Il fut un temps - celui de la realpolitik - où les mots ne mentaient pas. Blocus et embargos ne projetaient aucune dimension morale et allaient de soi. Aujourd’hui, c’est autre chose : la « sanction » est une punition exercée sur le Mal par le Bien. Fin de la discussion…

Reprenons : on définit d’abord un marché à conquérir. On bâtit ensuite une histoire afin de diaboliser la cible, on martèle encore et encore, on force la main de ses vassaux et on sanctionne économiquement. C’est pour le Bien, contre le Mal : en conséquence, toute entreprise de la planète, même sans le savoir, pourra se trouver en difficulté, pénalisée, condamnée, voire financièrement en mauvaise posture par une simple interprétation extensive de la loi américaine. Une loi extraterritoriale, bien sûr.
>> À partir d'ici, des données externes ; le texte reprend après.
`config.mk`:
```
export PLATFORM = sky130hd
export DESIGN_NAME = alu_status_flags
export DESIGN_NICKNAME = d
export VERILOG_FILES = /design/src/alu_flags_pkg.sv /design/src/alu_flag_calc.sv /design/src/alu_status_flags.sv
export VERILOG_INCLUDE_DIRS = /design/src /design/src/src
export SDC_FILE = /design/constraint.sdc
export NUM_CORES = 1
export LEC_CHECK = 0
export BUFFER_PORTS_ARGS = -buffer_cell sky130_fd_sc_hd__buf_2
export CAP_MARGIN = 10
export CORE_MARGIN = 5
export CORE_UTILIZATION = 53
export DETAILED_ROUTE_END_ITERATION = 10
export PLACE_DENSITY = 0.84
export SKIP_CTS_REPAIR_TIMING = 1
export SLEW_MARGIN = 20
export SYNTH_ARGS = -nofsm -noshare
export SYNTH_HDL_FRONTEND = slang
export SYNTH_SLANG_ARGS = --single-unit
```
`constraint.sdc`:
```
create_clock -name sys_clk_i -period 0.8 [get_ports sys_clk_i]
set_input_delay 0.2 -clock sys_clk_i [delete_from_list [all_inputs] [get_ports sys_clk_i]]
set_output_delay 0.2 -clock sys_clk_i [all_outputs]
set_load 0.005 [all_outputs]
```
`src/alu_flags_consts.svh`:
```
`ifndef ALU_FLAGS_CONSTS_SVH
`define ALU_FLAGS_CONSTS_SVH
// ----------------------------------------
// register map and field layout
// ----------------------------------------
`define FLAG_REG_ADDR     12'hfd8
`define FLAG_REG_RESET    8'h00
`define FLAG_BIT_NEG      4
`define FLAG_BIT_WRAP     3
`define FLAG_BIT_ZERO     2
`define FLAG_BIT_NIBBLE   1
`define FLAG_BIT_CARRY    0
`define FLAG_IMPL_MASK    8'h1f
`endif

```
`src/alu_flags_pkg.sv`:
```
package alu_flags_pkg;
   // ----------------------------------------
   // operation codes from the execution unit
   // ----------------------------------------
   typedef enum logic [3:0] {
      op_none            = 4'h0,
      add_w_to_file      = 4'h1,
      add_literal_to_w   = 4'h2,
      sub_w_from_literal = 4'h3,
      sub_w_from_file    = 4'h4,
      clear_file_op      = 4'h5,
      bit_clear_op       = 4'h6,
      bit_set_op         = 4'h7,
      nibble_swap_op     = 4'h8,
      file_to_file_move  = 4'h9,
      w_to_file_move     = 4'ha,
      rotate_right_op    = 4'hb,
      rotate_left_op     = 4'hc,
      logic_and_op       = 4'hd,
      logic_or_op        = 4'he,
      logic_xor_op       = 4'hf
   } alu_op_t;

   // one execute request
   typedef struct packed {
      logic        valid;
      alu_op_t     op;
      logic [7:0]  a;      // file or literal operand
      logic [7:0]  w;      // working register
      logic [11:0] dest;   // destination address
      logic        dest_f; // result goes to file, not w
      logic        carry_in;
   } exec_req_t;

   // flag outcome of one operation
   typedef struct packed {
      logic [7:0] result;
      logic [4:0] flags;   // neg, wrap, zero, nibble, carry
      logic [4:0] touch;   // which flags the op updates
   } flag_res_t;
endpackage : alu_flags_pkg

```
`src/alu_flag_calc.sv`:
```
`timescale 1ns/1ps
`include "alu_flags_consts.svh"
module alu_flag_calc (
   // operation in
   input  alu_flags_pkg::exec_req_t req_i,
   // result and flags out
   output alu_flags_pkg::flag_res_t res_o
);
   import alu_flags_pkg::*;

   logic [8:0] sum;
   logic [4:0] low;
   logic [7:0] x;
   logic [7:0] y;
   logic [7:0] r;

   // subtract as add of the inverted operand plus one
   always_comb begin
      x = req_i.a;
      y = req_i.w;
      unique case (req_i.op)
         sub_w_from_literal, sub_w_from_file: begin
            y = ~req_i.w;
         end
         default: begin
            y = req_i.w;
         end
      endcase
   end

   // carry-in of one only for subtraction
   always_comb begin
      logic cin;
      cin = (req_i.op == sub_w_from_literal) || (req_i.op == sub_w_from_file);
      sum = {1'b0, x} + {1'b0, y} + {8'h00, cin};
      low = {1'b0, x[3:0]} + {1'b0, y[3:0]} + {4'h0, cin};
   end

   // result and per-op flag updates
   always_comb begin
      r           = 8'h00;
      res_o.flags = 5'h00;
      res_o.touch = 5'h00;
      unique case (req_i.op)
         add_w_to_file, add_literal_to_w, sub_w_from_literal, sub_w_from_file: begin
            r           = sum[7:0];
            res_o.touch = 5'h1f;
            res_o.flags[`FLAG_BIT_CARRY]  = sum[8];
            res_o.flags[`FLAG_BIT_NIBBLE] = low[4];
            // sign flips when both inputs share a sign the result lacks
            res_o.flags[`FLAG_BIT_WRAP]   = (x[7] == y[7]) && (sum[7] != x[7]);
         end
         clear_file_op: begin
            r           = 8'h00;
            res_o.touch = 5'h04;
         end
         logic_and_op, logic_or_op, logic_xor_op: begin
            r = (req_i.op == logic_and_op) ? (req_i.a & req_i.w) :
                (req_i.op == logic_or_op)  ? (req_i.a | req_i.w) : (req_i.a ^ req_i.w);
            res_o.touch = 5'h14;
         end
         rotate_right_op: begin
            r           = {req_i.carry_in, req_i.a[7:1]};
            res_o.touch = 5'h17;
            res_o.flags[`FLAG_BIT_CARRY]  = req_i.a[0];
            res_o.flags[`FLAG_BIT_NIBBLE] = req_i.a[4];
         end
         rotate_left_op: begin
            r           = {req_i.a[6:0], req_i.carry_in};
            res_o.touch = 5'h17;
            res_o.flags[`FLAG_BIT_CARRY]  = req_i.a[7];
            res_o.flags[`FLAG_BIT_NIBBLE] = req_i.a[3];
         end
         nibble_swap_op: begin
            r = {req_i.a[3:0], req_i.a[7:4]};
         end
         bit_clear_op: begin
            r = req_i.a & ~req_i.w; // w carries the bit mask
         end
         bit_set_op: begin
            r = req_i.a | req_i.w;
         end
         file_to_file_move: begin
            r = req_i.a;
         end
         w_to_file_move: begin
            r = req_i.w;
         end
         op_none: begin
            r = req_i.a;
         end
      endcase
      res_o.flags[`FLAG_BIT_NEG]  = r[7];
      res_o.flags[`FLAG_BIT_ZERO] = (r == 8'h00);
      if (!res_o.touch[`FLAG_BIT_NEG]) begin
         res_o.flags[`FLAG_BIT_NEG] = 1'b0;
      end
      if (!res_o.touch[`FLAG_BIT_ZERO]) begin
         res_o.flags[`FLAG_BIT_ZERO] = 1'b0;
      end
      res_o.result = r;
   end

endmodule : alu_flag_calc

```
`src/alu_status_flags.sv`:
```
`timescale 1ns/1ps
`include "alu_flags_consts.svh"
module alu_status_flags (
   // clock and reset
   input  wire logic                     sys_clk_i,
   input  wire logic                     rst_b_i,
   // execute port
   input  wire alu_flags_pkg::exec_req_t exec_i,
   output      logic [7:0]               result_o,
   output      logic                     result_vld_o,
   // software register port
   input  wire logic [11:0]              reg_addr_i,
   input  wire logic [7:0]               reg_wdata_i,
   input  wire logic                     reg_wr_i,
   input  wire logic                     reg_rd_i,
   output      logic [7:0]               reg_rdata_o,
   // flag view
   output      logic [7:0]               flags_o
);
   import alu_flags_pkg::*;

   // ----------------------------------------
   // reset release
   // ----------------------------------------
   logic rst_s1_r;
   logic rst_b_r;

   // two stages so release never lands mid-edge
   always_ff @(posedge sys_clk_i or negedge rst_b_i) begin
      if (!rst_b_i) begin
         rst_s1_r <= 1'b0;
         rst_b_r  <= 1'b0;
      end else begin
         rst_s1_r <= 1'b1;
         rst_b_r  <= rst_s1_r;
      end
   end

   // ----------------------------------------
   // flag computation
   // ----------------------------------------
   flag_res_t  calc;
   exec_req_t  req;
   logic [4:0] flag_r;

   // carry in for rotates comes from the held flag
   always_comb begin
      req          = exec_i;
      req.carry_in = flag_r[`FLAG_BIT_CARRY];
   end

   alu_flag_calc u_calc (
      .req_i (req),
      .res_o (calc)
   );

   // ----------------------------------------
   // register update
   // ----------------------------------------
   logic       exec_hits;
   logic [4:0] flag_nxt;

   assign exec_hits = exec_i.valid && exec_i.dest_f && (exec_i.dest == `FLAG_REG_ADDR);

   // op flags first; a destination write lands only from flag-neutral ops
   always_comb begin
      flag_nxt = flag_r;
      if (exec_i.valid) begin
         flag_nxt = (flag_r & ~calc.touch) | (calc.flags & calc.touch);
         // an op that moves any flag shuts its own write out of all five bits
         if (exec_hits && (calc.touch == 5'h00)) begin
            flag_nxt = calc.result[4:0];
         end
      end else if (reg_wr_i && (reg_addr_i == `FLAG_REG_ADDR)) begin
         flag_nxt = reg_wdata_i[4:0];
      end
   end

   // flags commit at end of execute cycle
   always_ff @(posedge sys_clk_i or negedge rst_b_r) begin
      if (!rst_b_r) begin
         flag_r <= 5'h00;
      end else begin
         flag_r <= flag_nxt;
      end
   end

   // ----------------------------------------
   // result and read data
   // ----------------------------------------
   always_ff @(posedge sys_clk_i or negedge rst_b_r) begin
      if (!rst_b_r) begin
         result_o     <= 8'h00;
         result_vld_o <= 1'b0;
      end else begin
         result_o     <= calc.result;
         result_vld_o <= exec_i.valid;
      end
   end

   // unmapped addresses read zero
   always_ff @(posedge sys_clk_i or negedge rst_b_r) begin
      if (!rst_b_r) begin
         reg_rdata_o <= 8'h00;
      end else if (reg_rd_i && (reg_addr_i == `FLAG_REG_ADDR)) begin
         reg_rdata_o <= {3'h0, flag_r};
      end else begin
         reg_rdata_o <= 8'h00;
      end
   end

   assign flags_o = {3'h0, flag_r};
endmodule : alu_status_flags

```
## Word-level counts from Yosys, hierarchy flattened

Index checks and enable logic that the tools add are counted.

| word-level totals | value |
|---|---|
| bits in registers | 24 |
| bits of input ports | 59 |
| output and inout bits | 25 |
| word-level logic and storage cells | 67 |

| operators by class | value |
|---|---|
| add/sub/neg operators | 4 |
| equal/unequal tests | 19 |
| muxes and demuxes | 13 |
| bitwise gates (word level) | 9 |
| reductions and logical operators | 16 |

Operators with widths:

| cell | number |
|---|---|
| case mux 8 bit (10 select lines) | 1 |
| == test 4 bit (second input constant) | 8 |
| == test 12 bit (second input constant) | 2 |
| two-way mux 8 bit | 3 |
| two-way mux 5 bit | 4 |
| case mux 5 bit (4 select lines) | 1 |
| bitwise AND 8 bit | 2 |
| == test 4 x 3 -> 1 bit (second input constant) | 4 |
| bitwise AND 5 bit | 2 |
| adder 8 x 8 -> 9 bit | 1 |
| adder 9 x 1 -> 9 bit | 1 |
| == test 4 x 2 -> 1 bit (second input constant) | 2 |
| logical NOT 8 bit | 1 |
| NOT 8 bit | 1 |
| bitwise OR 8 bit | 1 |
| XOR 8 bit | 1 |
| logical AND 1 bit | 6 |
| case mux 2 bit (3 select lines) | 1 |
| OR reduction 2 bit | 3 |
| adder 4 x 4 -> 5 bit | 1 |
| adder 5 x 1 -> 5 bit | 1 |
| logical NOT 5 bit | 1 |
| NOT 5 bit | 1 |
| bitwise OR 5 bit | 1 |
| 9 further kinds | 11 |

## Logic depth before layout (Yosys ltp)

| depth | value |
|---|---|
| depth in word-level cells | 12 |
| gate-level depth with buffers | 12 |
| depth with buffers taken out | 11 |

## By module

A second synthesis with hierarchy kept.

| second synthesis, totals | value |
|---|---|
| cell total of the unflattened synthesis | 358 |
| area, all modules | 2876.5 um^2 |

Modules (own cells, without submodules):

| module | instances | cells each | area an instance (um^2) | sequential area each (um^2) |
|---|---|---|---|---|
| alu_flag_calc | 1 | 275 | 1945.6 | 0.0 |
| alu_status_flags | 1 | 83 | 930.9 | 525.5 |

## Worst setup path before layout

OpenSTA, ideal clock, no wires.

| timing path | value |
|---|---|
| kind | input -> register |
| start | input exec_i[33] (netlist bit) |
| end | register with a tool-made name |
| library setup time | 95 ps |
| data arrival time | 3083 ps |
| data required time | 705 ps |
| setup slack | -2378 ps |
| stages on the path | 12 |
| path buffers | 1 |
| path through | buf_2 > nor4b_1 > nor2_1 > xnor2_1 > ha_1 > a21oi_1 > o21ai_0 > o41a_1 > a21o_1 > and2_1 > a311o_1 > o32ai_2 |

RTL lines:

| element | line | text |
|---|---|---|
| from (decl) | alu_status_flags.sv:8 | `input wire alu_flags_pkg::exec_req_t exec_i,` |

==> summary.txt <==
Status
  • Outcome: finished with violations
  • Failing checks: setup timing

Clock network
  • CTS clk-pin slew, worst paths: 0.07 ns
  • Clk Latency, worst-skew pair: 0.26 ns
  • Max clock buf depth: 2
  • CTS Buf Count: 3
  • CTS root buf: clkbuf_8
  • H-tree levels: 1
  • CTS Sinks: 21
  • CTS tree: done

Power
  • Reg power frac: 27.2%
  • P_sw: 0.00174 W
  • Clock power frac: 14.7%
  • Total internal power: 0.00288 W
  • Maximum vdd drop: 0.000973 V
  • Pwr dens: 1090 nW/µm²
  • Net Sw Frac: 37.6%
  • Gate power share: 58.1%
  • Leakage power total: 2.14 nW

Finish
  • Layout filler cell count: 277
  • Ant diodes: 0
  • Multi-input logic area: 2230 µm²
  • Reg area: 526 µm²
  • Share of post-route cells with drive strength above 1: 46.2%
  • Fin cells: 559
  • Design area: 4250 µm²
  • Final nets: 583
  • Syn-to-layout area delta: 54.2%
  • Post-layout util: 83.7%

Setup path
  • Worst Reg-to-Reg Cells: 7
  • CP peak stage delay: 0.38 ns
  • Critical Path Slowest Stage Cell: or3_4
  • Worst EP required: 0.96 ns
  • CP top delay family: simple AND/OR/NAND/NOR gates
  • Setup crit end kind: flop
  • Crit path DAT: 2.97 ns
  • Worst-path maximum fanout: 4
  • Crit path cell chain: buf_2 -> nor4bb_4 -> nor2_4 -> xnor2_1 -> ha_1 -> a21oi_2 -> o21ai_2 -> buf_4 -> or3_1 -> a31o_2 -> or3_4 -> o32ai_2
  • Setup Crit Path Kind: in2reg
  • Reg2Reg Setup Slack: -1.04 ns
  • Critical Path Source Type: input pin
  • Buf/Inv on CP: 2

Place
  • Area post-placement: 3920 µm²
  • Placed Cells: 550
  • Post-DP HPWL: 7600 µm
  • Port buffer count: 73
  • Placer congestion estimate: 1.05

Floorplan
  • Starting Density: 54.3%
  • Chip Width: 82.1 µm
  • Std cell rows: 26
  • Die H: 82.1 µm
  • I/O pins: 84
  • Core ar.: 5070 µm²
  • Full die area: 6740 µm²

Hold path
  • Hold Path Class: in2reg
  • HP Start: reg_rd_i
  • Hold path cells: 2
  • Min-Delay Endpoint: reg_rdata_o[0]

STA
  • Hold WS: 0.241 ns
  • Final Skew: 0.00452 ns
  • RSZ-0062 raised after global routing: yes
  • Minimum clock period: 2.81 ns
  • Slew HR: 66.5%
  • Final worst slack: -2.01 ns
  • Pins Over Slew Limit: 0
  • Measured slew at the worst slew-check pin: 0.502 ns
  • Crit share post-route: 351%
  • Final Hold Viols: 0
  • FMAX: 356 MHz
  • # setup viols final: 37

Synth
  • EDFF count, synth: 0
  • Sequential-to-total area share from yosys stat: 19.1%
  • FF+latch count, synth: 21
  • Post-Syn Area per Cell: 8.47 µm²
  • Cell taking the most area after synthesis: dfrtp_1
  • Synth top area share: 19.1%
  • FFs w/ async S/R, synth: 100%
  • Synth Warn #: 0
  • Commonest cells post-synth: ha_1, inv_1, dfrtp_1
  • Top cells by area, synth: dfrtp_1, ha_1, mux2i_1
  • Area of the mapped netlist: 2750 µm²
  • Mapped Cells: 325
  • Netlist cell types: 69
  • Most used DFF post-synth: dfrtp_1
  • Count leader, synth: ha_1

GRT
  • Overflow after GRT: 0
  • Largest net degree at the start of global routing: 37
  • Global-route wire length before repair: 14900 µm
  • Vias in the first global route: 3245
  • Gr usage total: 27.9%
  • Antenna violations before repair: 0

Drt
  • First-pass DRT Iterations: 6
  • Post-DRT Antenna Nets: 0
  • DRT iter0 DRCs: 593
  • DR vias: 3627
  • DRC: 0
  • Vias/cell: 6.49
  • Average wire per standard cell: 20.5 µm
  • Final wirelength: 11500 µm

Flow run
  • Max-Cap Viols: 0
power by group through the flow:
stage / clock network [W] / logic, W / registers [W]
after floorplan: 0 / 0.00113 / 0.00128
after global placement: 0 / 0.00218 / 0.00125
after detailed placement: 0 / 0.00226 / 0.00126
after CTS: 0.000676 / 0.00228 / 0.00124
after global routing: 0.000750 / 0.00283 / 0.00126
final: 0.000680 / 0.00268 / 0.00126
per-layer routing:
metal	wire [µm]	track usage, %	up-vias
met3	1210	3.95	97
met4	755	9.47	0
met5	0	0	-
met2	5410	48.7	318
met1	4110	34.8	1670
li1	-	-	1542
layout make-up:
cell class,count,share of cell area (%)
tap,70,2.06
clock inverter,1,0.118
inverter,24,2.18
multi-input combinational,261,52.6
clock buffer,3,0.972
sequential,21,12.4
timing repair buffer,179,29.7
worst reg2reg max path, cell delays in order, from the launching register on:
cell,delay [ns]
dfrtp_1,0.40
nand3b_1,0.11
a21oi_1,0.08
a221oi_2,0.20
a31oi_2,0.17
nor4_1,0.32
nand3b_1,0.16
o32ai_2,0.30
metrics by stage:
step	setup slack [ns]	TNS [ns]	power (W)
after detailed placement	-2.25	-26.49	0.00352
after CTS	-1.99	-24.97	0.00419
after global routing	-2.10	-26.18	0.00485
final	-2.01	-24.59	0.00461
after global placement	-2.07	-24.77	0.00343
after floorplan	-2.02	-20.45	0.00241
placed cells by master (no fill, tap or decap), drive strengths merged, types with 4 or more instances in the layout:
master / Yosys / routed
buf: 18 / 178
ha: 33 / 33
inv: 24 / 24
dfrtp: 21 / 21
a21oi: 17 / 17
nor2: 16 / 16
mux2i: 15 / 15
nand2: 14 / 14
o21ai: 13 / 13
nor3: 10 / 10
xnor2: 9 / 9
nand3b: 8 / 8
conb: 2 / 7
nor2b: 6 / 6
mux2: 6 / 6
and3: 6 / 6
nand2b: 5 / 5
a32oi: 5 / 5
o22ai: 4 / 4
a21o: 4 / 4
nor3b: 4 / 4
nor4: 4 / 4
a31oi: 4 / 4
o32ai: 4 / 4
worst max path at each step:
stage	from	end	slack [ns]	depth (start not counted)
5_1_grt	exec_i[31]	flop	-2.10	13
2_1_floorplan	exec_i[31]	flop	-2.02	12
6_report	exec_i[31]	flop	-2.01	12
4_1_cts	exec_i[31]	flop	-1.99	12
3_3_place_gp	exec_i[33]	flop	-2.07	12
3_5_place_dp	exec_i[31]	flop	-2.25	12
logic make-up after synthesis:
kind of cell	share of synthesized area, %
AO/OA/AOI/OAI	25.2
XOR/XNOR	3.50
adder cells (fa/ha/maj)	15.7
buffers and inverters	8.18
flip-flops	19.1
multiplexers	8.72
other	0.273
AND/OR/NAND/NOR	19.4
(Power assumes the default switching activity.)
Par exemple, les sanctions de juillet émises par le « gouvernement McCain-Graham », d’anti-russes deviennent anti-européennes, privant le continent d’un accès (peu cher) au gaz russe. Le site Bloomberg précisait, le 16 juin : "Une consultation avec les gouvernements européens aurait eu du sens […] le texte indique que le président "peut imposer" diverses sanctions contre les entreprises – investisseurs, fournisseurs, sous-traitants – qui participent au projet de pipeline russe. Pire, [ce texte] indique clairement qu’il ne s’agit pas seulement de punir la Russie, mais de se battre pour le marché énergétique européen."

Il s’agirait, selon Bloomberg"[de] viser Nordstream 2, le projet de pipeline russe vers l’Allemagne, qui passe par la mer Baltique en évitant l’Ukraine. Parmi les investisseurs de Nordstream 2, l’on compte la société française Engie, les allemandes Uniper et Wintershall, l’anglo-hollandaise Shell et l’autrichienne OMV." C’est donc un point de contention : "La production de gaz du Nord diminue rapidement, et si la capacité d’exportation américaine de gaz naturel liquéfié (GNL) augmente, il n’est pas sûr que le prix américain soit compétitif avec celui de Gazprom délivré par pipeline. Au stade actuel, [les exportations américaines de GNL)] sont un projet déficitaire destiné à gagner des parts de marché."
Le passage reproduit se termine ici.